Lo que -Dios mediante- se renovará el próximo día viernes 15 no es un «pacto de fe» sino el Pacto de Fidelidad. Es sorprendente que la Iglesia tolere (y en cierto modo, aliente) esta confusión de términos.
Por consiguiente, la Fe (con mayúsculas, que es la fe en Dios) no puede ser objeto de consentimiento por quienes la profesan, sino, en todo caso, de asentimiento o admisión, dirigidos a lo que se considera verdad por estar basado única y exclusivamente en la revelación divina.
El Pacto de Fidelidad lleva a los fieles a decirle al Señor del Milagro: «Vamos a seguir siendo fieles tuyos» y no a decirle «Vamos a seguir creyendo en ti». «Credere non potest nisi volens», decía San Agustín.
La Fe -y los sacerdotes lo saben muy bien- no es algo a lo que se puede adherir y desadherir periódicamente y en base a la mera voluntad expresada en el consentimiento, como quien renueva un certificado de depósito a plazo fijo.
Si los comunicadores (y algunos curas ligeros) insisten en renovar un «Pacto de Fe» en vez del Pacto de Fidelidad, se estarán metiendo en unos buenos berenjenales filosóficos, cuando no, le estarán haciendo un enorme daño a la libertad de conciencia y libertad religiosa de las personas. Y todo por ahorrarle a ciertos comunicadores algunas letras en el titular de una noticia.

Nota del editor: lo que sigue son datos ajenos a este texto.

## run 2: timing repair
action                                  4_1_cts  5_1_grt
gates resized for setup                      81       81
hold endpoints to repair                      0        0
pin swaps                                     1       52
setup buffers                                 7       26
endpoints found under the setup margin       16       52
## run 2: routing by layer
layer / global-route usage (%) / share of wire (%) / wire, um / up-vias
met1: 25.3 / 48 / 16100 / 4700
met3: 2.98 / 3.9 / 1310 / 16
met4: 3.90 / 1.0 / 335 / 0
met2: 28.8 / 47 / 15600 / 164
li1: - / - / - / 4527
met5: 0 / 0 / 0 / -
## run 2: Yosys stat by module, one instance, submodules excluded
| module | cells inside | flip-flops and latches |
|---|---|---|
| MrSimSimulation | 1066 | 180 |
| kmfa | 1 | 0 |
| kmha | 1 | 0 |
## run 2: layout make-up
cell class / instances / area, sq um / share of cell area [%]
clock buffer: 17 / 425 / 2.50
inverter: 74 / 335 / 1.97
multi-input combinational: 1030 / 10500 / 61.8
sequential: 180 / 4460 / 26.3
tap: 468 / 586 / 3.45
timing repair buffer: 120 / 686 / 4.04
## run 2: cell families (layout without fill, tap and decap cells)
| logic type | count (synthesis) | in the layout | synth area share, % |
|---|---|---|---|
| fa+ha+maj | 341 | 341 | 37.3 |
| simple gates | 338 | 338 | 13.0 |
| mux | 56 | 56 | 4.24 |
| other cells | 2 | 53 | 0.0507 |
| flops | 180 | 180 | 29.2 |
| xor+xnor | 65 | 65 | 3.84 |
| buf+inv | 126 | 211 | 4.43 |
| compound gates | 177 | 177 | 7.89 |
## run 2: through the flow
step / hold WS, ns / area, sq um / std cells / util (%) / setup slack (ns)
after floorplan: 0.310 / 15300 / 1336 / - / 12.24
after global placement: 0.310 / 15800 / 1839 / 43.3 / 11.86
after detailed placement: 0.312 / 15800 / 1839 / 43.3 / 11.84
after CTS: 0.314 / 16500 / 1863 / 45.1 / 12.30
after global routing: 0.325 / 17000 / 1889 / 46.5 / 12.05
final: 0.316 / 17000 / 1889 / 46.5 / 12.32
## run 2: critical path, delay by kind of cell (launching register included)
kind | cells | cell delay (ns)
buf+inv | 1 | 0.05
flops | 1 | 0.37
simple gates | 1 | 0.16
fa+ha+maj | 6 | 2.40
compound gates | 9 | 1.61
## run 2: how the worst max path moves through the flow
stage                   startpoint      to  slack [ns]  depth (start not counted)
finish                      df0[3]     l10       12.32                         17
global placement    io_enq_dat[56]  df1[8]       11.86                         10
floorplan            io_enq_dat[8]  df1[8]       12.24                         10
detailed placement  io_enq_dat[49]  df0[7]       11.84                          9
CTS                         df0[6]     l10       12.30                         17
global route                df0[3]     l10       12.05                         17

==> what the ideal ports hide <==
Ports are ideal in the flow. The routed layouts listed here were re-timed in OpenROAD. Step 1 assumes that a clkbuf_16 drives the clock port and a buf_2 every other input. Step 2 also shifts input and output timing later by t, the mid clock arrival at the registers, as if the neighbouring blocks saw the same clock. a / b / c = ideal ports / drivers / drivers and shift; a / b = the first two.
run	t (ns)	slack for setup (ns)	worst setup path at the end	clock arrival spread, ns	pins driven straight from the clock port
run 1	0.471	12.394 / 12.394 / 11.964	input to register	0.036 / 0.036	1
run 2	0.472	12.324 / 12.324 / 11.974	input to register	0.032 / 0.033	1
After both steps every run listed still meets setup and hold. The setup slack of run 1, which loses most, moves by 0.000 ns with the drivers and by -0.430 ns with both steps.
Background: an optimization exercise with open tools, aiming at small area, a short achievable clock period and few clock cycles per item. Do not read the settings as production practice. Function was not checked in any run shown here: the RTL went through the layout flow alone. Power figures rest on the tool's default switching activity, not on a simulated workload.

==> design/flow/design.v <==
module tab0_0(input [3:0] a, output [13:0] c);
  localparam [15:0] Tc0 = 16'h0116;
  assign c[0] = Tc0[a];
  localparam [15:0] Tc1 = 16'h0116;
  assign c[1] = Tc1[a];
  localparam [15:0] Tc2 = 16'h6880;
  assign c[2] = Tc2[a];
  localparam [15:0] Tc3 = 16'h7ee8;
  assign c[3] = Tc3[a];
  localparam [15:0] Tc4 = 16'he996;
  assign c[4] = Tc4[a];
  localparam [15:0] Tc5 = 16'h7ee8;
  assign c[5] = Tc5[a];
  localparam [15:0] Tc6 = 16'he996;
  assign c[6] = Tc6[a];
  localparam [15:0] Tc7 = 16'h177e;
  assign c[7] = Tc7[a];
  localparam [15:0] Tc8 = 16'h9668;
  assign c[8] = Tc8[a];
  localparam [15:0] Tc9 = 16'h8116;
  assign c[9] = Tc9[a];
  localparam [15:0] Tc10 = 16'h1668;
  assign c[10] = Tc10[a];
  localparam [15:0] Tc11 = 16'he880;
  assign c[11] = Tc11[a];
  localparam [15:0] Tc12 = 16'h0000;
  assign c[12] = Tc12[a];
  localparam [15:0] Tc13 = 16'h0000;
  assign c[13] = Tc13[a];
endmodule
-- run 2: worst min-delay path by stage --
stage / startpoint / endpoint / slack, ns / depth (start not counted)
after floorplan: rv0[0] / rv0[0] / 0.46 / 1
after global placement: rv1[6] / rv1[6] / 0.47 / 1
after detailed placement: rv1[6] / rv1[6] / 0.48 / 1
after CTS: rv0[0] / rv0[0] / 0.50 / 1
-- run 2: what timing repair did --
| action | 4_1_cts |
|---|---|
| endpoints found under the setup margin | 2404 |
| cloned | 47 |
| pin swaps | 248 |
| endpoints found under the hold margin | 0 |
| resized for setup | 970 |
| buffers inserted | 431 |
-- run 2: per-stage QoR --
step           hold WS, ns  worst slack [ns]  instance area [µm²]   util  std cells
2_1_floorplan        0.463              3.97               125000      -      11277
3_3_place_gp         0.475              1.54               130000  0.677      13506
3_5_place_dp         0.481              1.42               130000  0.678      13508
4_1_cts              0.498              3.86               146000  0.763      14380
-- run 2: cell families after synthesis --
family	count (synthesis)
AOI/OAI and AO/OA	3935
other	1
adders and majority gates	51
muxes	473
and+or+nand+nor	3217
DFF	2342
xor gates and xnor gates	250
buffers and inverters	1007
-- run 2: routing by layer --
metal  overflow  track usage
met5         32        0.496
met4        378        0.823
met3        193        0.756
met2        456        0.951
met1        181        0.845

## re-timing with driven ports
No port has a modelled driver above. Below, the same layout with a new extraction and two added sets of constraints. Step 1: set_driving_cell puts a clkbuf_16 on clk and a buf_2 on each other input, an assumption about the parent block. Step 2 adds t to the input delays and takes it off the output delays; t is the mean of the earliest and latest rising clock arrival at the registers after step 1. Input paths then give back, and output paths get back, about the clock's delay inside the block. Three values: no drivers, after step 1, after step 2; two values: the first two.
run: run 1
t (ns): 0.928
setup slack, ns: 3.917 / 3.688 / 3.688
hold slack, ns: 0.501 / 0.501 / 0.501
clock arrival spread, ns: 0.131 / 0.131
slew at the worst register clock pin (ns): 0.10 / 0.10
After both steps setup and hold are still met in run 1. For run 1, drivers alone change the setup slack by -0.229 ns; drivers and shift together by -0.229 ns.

La dudosa validez teológica de tal «Pacto de Fe» compromete innecesariamente la alta autoridad (espiritual e intelectual) y la investidura del Arzobispo de Salta, quien seguramente tiene bastante más claro que los comunicadores y algunos funcionarios del gobierno en qué consiste la Fe y en qué se diferencia esta virtud de la fidelidad.